* Prompt *
Within the lines below, find those that hold the string "worst" and copy each one.

[Extracted records]
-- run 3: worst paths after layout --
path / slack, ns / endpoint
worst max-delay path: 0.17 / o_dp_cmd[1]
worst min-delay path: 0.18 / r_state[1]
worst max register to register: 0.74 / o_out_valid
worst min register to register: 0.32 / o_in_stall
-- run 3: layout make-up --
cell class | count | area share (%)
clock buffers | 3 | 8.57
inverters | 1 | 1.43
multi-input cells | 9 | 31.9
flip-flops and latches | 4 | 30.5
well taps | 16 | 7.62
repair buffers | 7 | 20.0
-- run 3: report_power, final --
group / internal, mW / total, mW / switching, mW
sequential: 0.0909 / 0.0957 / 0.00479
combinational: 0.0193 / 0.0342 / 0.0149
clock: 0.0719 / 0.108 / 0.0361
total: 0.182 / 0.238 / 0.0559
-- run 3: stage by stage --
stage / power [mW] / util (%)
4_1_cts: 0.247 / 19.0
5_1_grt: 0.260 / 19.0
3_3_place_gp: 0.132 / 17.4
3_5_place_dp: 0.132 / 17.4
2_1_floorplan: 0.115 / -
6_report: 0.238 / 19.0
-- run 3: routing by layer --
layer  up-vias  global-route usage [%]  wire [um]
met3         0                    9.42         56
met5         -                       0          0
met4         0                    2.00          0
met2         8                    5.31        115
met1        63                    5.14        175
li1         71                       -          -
===== config.mk =====
export PLATFORM = sky130hd
export DESIGN_NAME = three_point_stencil_apply
export DESIGN_NICKNAME = d
export VERILOG_FILES = /design/src/sv/tsa_pkg.sv /design/src/sv/tsa_cell.sv /design/src/sv/three_point_stencil_apply.sv
export SDC_FILE = /design/constraint.sdc
export NUM_CORES = 2
export LEC_CHECK = 0
export BUFFER_PORTS_ARGS = -buffer_cell sky130_fd_sc_hd__clkbuf_2
export CELL_PAD_IN_SITES_DETAIL_PLACEMENT = 1
export CELL_PAD_IN_SITES_GLOBAL_PLACEMENT = 2
export CORE_ASPECT_RATIO = 0.5
export CORE_UTILIZATION = 47
export CTS_CLUSTER_DIAMETER = 30
export DETAILED_ROUTE_END_ITERATION = 16
export GPL_TIMING_DRIVEN = 1
export PLACE_DENSITY_LB_ADDON = 0.1
export SETUP_SLACK_MARGIN = 0.2
export SKIP_CTS_REPAIR_TIMING = 1
export SYNTH_ARGS = -nofsm -noshare
export SYNTH_HDL_FRONTEND = slang
export SYNTH_SLANG_ARGS = --single-unit
export TNS_END_PERCENT = 1

===== constraint.sdc =====
create_clock -name clk -period 15.2 [get_ports clk]
set_input_delay 0.76 -clock clk [delete_from_list [all_inputs] [get_ports clk]]
set_output_delay 0.76 -clock clk [all_outputs]
set_load 0.02 [all_outputs]

===== src/sv/tsa_pkg.sv =====
// Shared types, widths and register codes for the three-point stencil block.
`default_nettype none

package tsa_pkg;

  // Field widths.
  localparam int SAMPLE_W  = 16;
  localparam int COEF_W    = 16;
  localparam int PROD_W    = SAMPLE_W + COEF_W;
  localparam int VALUE_W   = PROD_W + 1;
  localparam int CFG_IDX_W = 2;
  localparam int NUM_TAPS  = 3;

  // Coefficient reset values in Q4.12: -1.0, 2.0, -1.0.
  localparam logic signed [COEF_W-1:0] COEF_LEFT_RESET   = -16'sd4096;
  localparam logic signed [COEF_W-1:0] COEF_CENTER_RESET = 16'sd8192;
  localparam logic signed [COEF_W-1:0] COEF_RIGHT_RESET  = -16'sd4096;

  // Configuration register indexes.
  typedef enum logic [CFG_IDX_W-1:0] {
    REG_COEF_LEFT   = 2'd0,
    REG_COEF_CENTER = 2'd1,
    REG_COEF_RIGHT  = 2'd2
  } cfg_reg_t;

  // One slot of the sample window. A flush slot has elem low.
  typedef struct packed {
    logic signed [SAMPLE_W-1:0] sample;
    logic                       elem;
    logic                       last;
  } tap_t;

endpackage

`default_nettype wire


===== src/sv/tsa_cell.sv =====
// One window cell: holds a sample slot and registers its weighted product.
`default_nettype none

module tsa_cell (
  input  wire logic                               clk,
  input  wire logic                               rst,
  input  wire logic                               shift,
  input  wire logic signed [tsa_pkg::COEF_W-1:0]  coef,
  input  wire tsa_pkg::tap_t                      tap_in,
  output tsa_pkg::tap_t                           tap_out,
  output logic signed [tsa_pkg::PROD_W-1:0]       prod
);
  import tsa_pkg::*;

  // Slot flags are control state; the sample itself needs no reset.
  always_ff @(posedge clk) begin
    if (shift) begin
      tap_out.sample <= tap_in.sample;
    end
    if (rst) begin
      tap_out.elem <= 1'b0;
      tap_out.last <= 1'b0;
    end else if (shift) begin
      tap_out.elem <= tap_in.elem;
      tap_out.last <= tap_in.last;
    end
  end

  // Product of the incoming sample, taken with the coefficient of this position.
  always_ff @(posedge clk) begin
    if (shift) begin
      prod <= PROD_W'(coef) * PROD_W'(tap_in.sample);
    end
  end

endmodule

`default_nettype wire


===== src/sv/three_point_stencil_apply.sv =====
// Top level: tridiagonal stencil over a streamed vector using a chain of three cells.
// The last item's own result comes from the flush slot that follows that item.
// Throughput: one item per cycle unless output stalls; each vector adds a flush slot.
// Reset clears the window flags and output stage and loads the coefficient defaults.
`default_nettype none

module three_point_stencil_apply (
  input  wire logic                                 clk,
  input  wire logic                                 rst,
  input  wire logic                                 in_valid,
  output logic                                      in_ready,
  input  wire logic signed [tsa_pkg::SAMPLE_W-1:0]  sample,
  input  wire logic                                 is_last,
  output logic                                      out_valid,
  input  wire logic                                 out_ready,
  output logic signed [tsa_pkg::VALUE_W-1:0]        value,
  output logic                                      last_out,
  input  wire logic                                 cfg_valid,
  output logic                                      cfg_ready,
  input  wire logic [tsa_pkg::CFG_IDX_W-1:0]        cfg_index,
  input  wire logic [tsa_pkg::COEF_W-1:0]           cfg_data
);
  import tsa_pkg::*;

  logic signed [COEF_W-1:0] coef_left;
  logic signed [COEF_W-1:0] coef_center;
  logic signed [COEF_W-1:0] coef_right;
  logic signed [COEF_W-1:0] cell_coef [NUM_TAPS];
  logic signed [PROD_W-1:0] cell_prod [NUM_TAPS];
  tap_t                     cell_in   [NUM_TAPS];
  tap_t                     cell_q    [NUM_TAPS];
  tap_t                     token;

  logic                     flush_pend;
  logic                     in_acc;
  logic                     shift;
  logic                     p_valid;
  logic                     p_last;
  logic                     p_lmask;
  logic                     p_rmask;
  logic                     p_adv;
  logic                     o_adv;
  logic signed [VALUE_W-1:0] sum;

  // Configuration writes are always taken; an unknown index is dropped.
  assign cfg_ready = 1'b1;

  always_ff @(posedge clk) begin
    if (rst) begin
      coef_left   <= COEF_LEFT_RESET;
      coef_center <= COEF_CENTER_RESET;
      coef_right  <= COEF_RIGHT_RESET;
    end else if (cfg_valid) begin
      unique case (cfg_reg_t'(cfg_index))
        REG_COEF_LEFT:   coef_left   <= cfg_data;
        REG_COEF_CENTER: coef_center <= cfg_data;
        REG_COEF_RIGHT:  coef_right  <= cfg_data;
        default: ;
      endcase
    end
  end

  // Handshake and stage advance. A flush slot follows every last item.
  assign o_adv    = !out_valid || out_ready;
  assign p_adv    = !p_valid || o_adv;
  assign in_ready = p_adv && !flush_pend;
  assign in_acc   = in_valid && in_ready;
  assign shift    = in_acc || (flush_pend && p_adv);

  always_ff @(posedge clk) begin
    if (rst) begin
      flush_pend <= 1'b0;
    end else if (flush_pend && p_adv) begin
      flush_pend <= 1'b0;
    end else if (in_acc && is_last) begin
      flush_pend <= 1'b1;
    end
  end

  // Slot entering the window: the input item, or an empty flush slot.
  always_comb begin
    token.sample = flush_pend ? '0 : sample;
    token.elem   = !flush_pend;
    token.last   = !flush_pend && is_last;
  end

  // Window chain: position 0 is the following sample, 1 the current, 2 the preceding.
  assign cell_coef[0] = coef_right;
  assign cell_coef[1] = coef_center;
  assign cell_coef[2] = coef_left;

  always_comb begin
    cell_in[0] = token;
    for (int k = 1; k < NUM_TAPS; k++) begin
      cell_in[k] = cell_q[k-1];
    end
  end

  for (genvar k = 0; k < NUM_TAPS; k++) begin : g_cell
    tsa_cell u_cell (
      .clk     (clk),
      .rst     (rst),
      .shift   (shift),
      .coef    (cell_coef[k]),
      .tap_in  (cell_in[k]),
      .tap_out (cell_q[k]),
      .prod    (cell_prod[k])
    );
  end

  // Product stage: a result is due when the center slot holds a real element.
  always_ff @(posedge clk) begin
    if (rst) begin
      p_valid <= 1'b0;
    end else if (p_adv) begin
      p_valid <= shift && cell_in[1].elem;
    end
  end

  // Neighbor terms drop at vector boundaries.
  always_ff @(posedge clk) begin
    if (shift) begin
      p_last  <= cell_in[1].last;
      p_rmask <= !cell_in[1].last;
      p_lmask <= cell_in[2].elem && !cell_in[2].last;
    end
  end

  // Sum of the three weighted terms, full precision.
  always_comb begin
    sum = VALUE_W'(cell_prod[1]);
    if (p_rmask) begin
      sum = sum + VALUE_W'(cell_prod[0]);
    end
    if (p_lmask) begin
      sum = sum + VALUE_W'(cell_prod[2]);
    end
  end

  // Output register.
  always_ff @(posedge clk) begin
    if (rst) begin
      out_valid <= 1'b0;
    end else if (o_adv) begin
      out_valid <= p_valid;
    end
  end

  always_ff @(posedge clk) begin
    if (o_adv && p_valid) begin
      value    <= sum;
      last_out <= p_last;
    end
  end

  // A last item is always followed by its flush slot.
  assert property (@(posedge clk) disable iff (rst)
    (in_valid && in_ready && is_last) |=> flush_pend)
    else $error("flush slot not scheduled after last item");

  // The last result of a vector never carries a right-hand term.
  assert property (@(posedge clk) disable iff (rst)
    (p_valid && p_last) |-> !p_rmask)
    else $error("right term kept on last result");

  // A stalled product stage keeps its result.
  assert property (@(posedge clk) disable iff (rst)
    (p_valid && !p_adv) |=> (p_valid && $stable(p_last)))
    else $error("product stage lost a stalled result");

endmodule

`default_nettype wire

* Output *
-- run 3: worst paths after layout --
worst max-delay path: 0.17 / o_dp_cmd[1]
worst min-delay path: 0.18 / r_state[1]
worst max register to register: 0.74 / o_out_valid
worst min register to register: 0.32 / o_in_stall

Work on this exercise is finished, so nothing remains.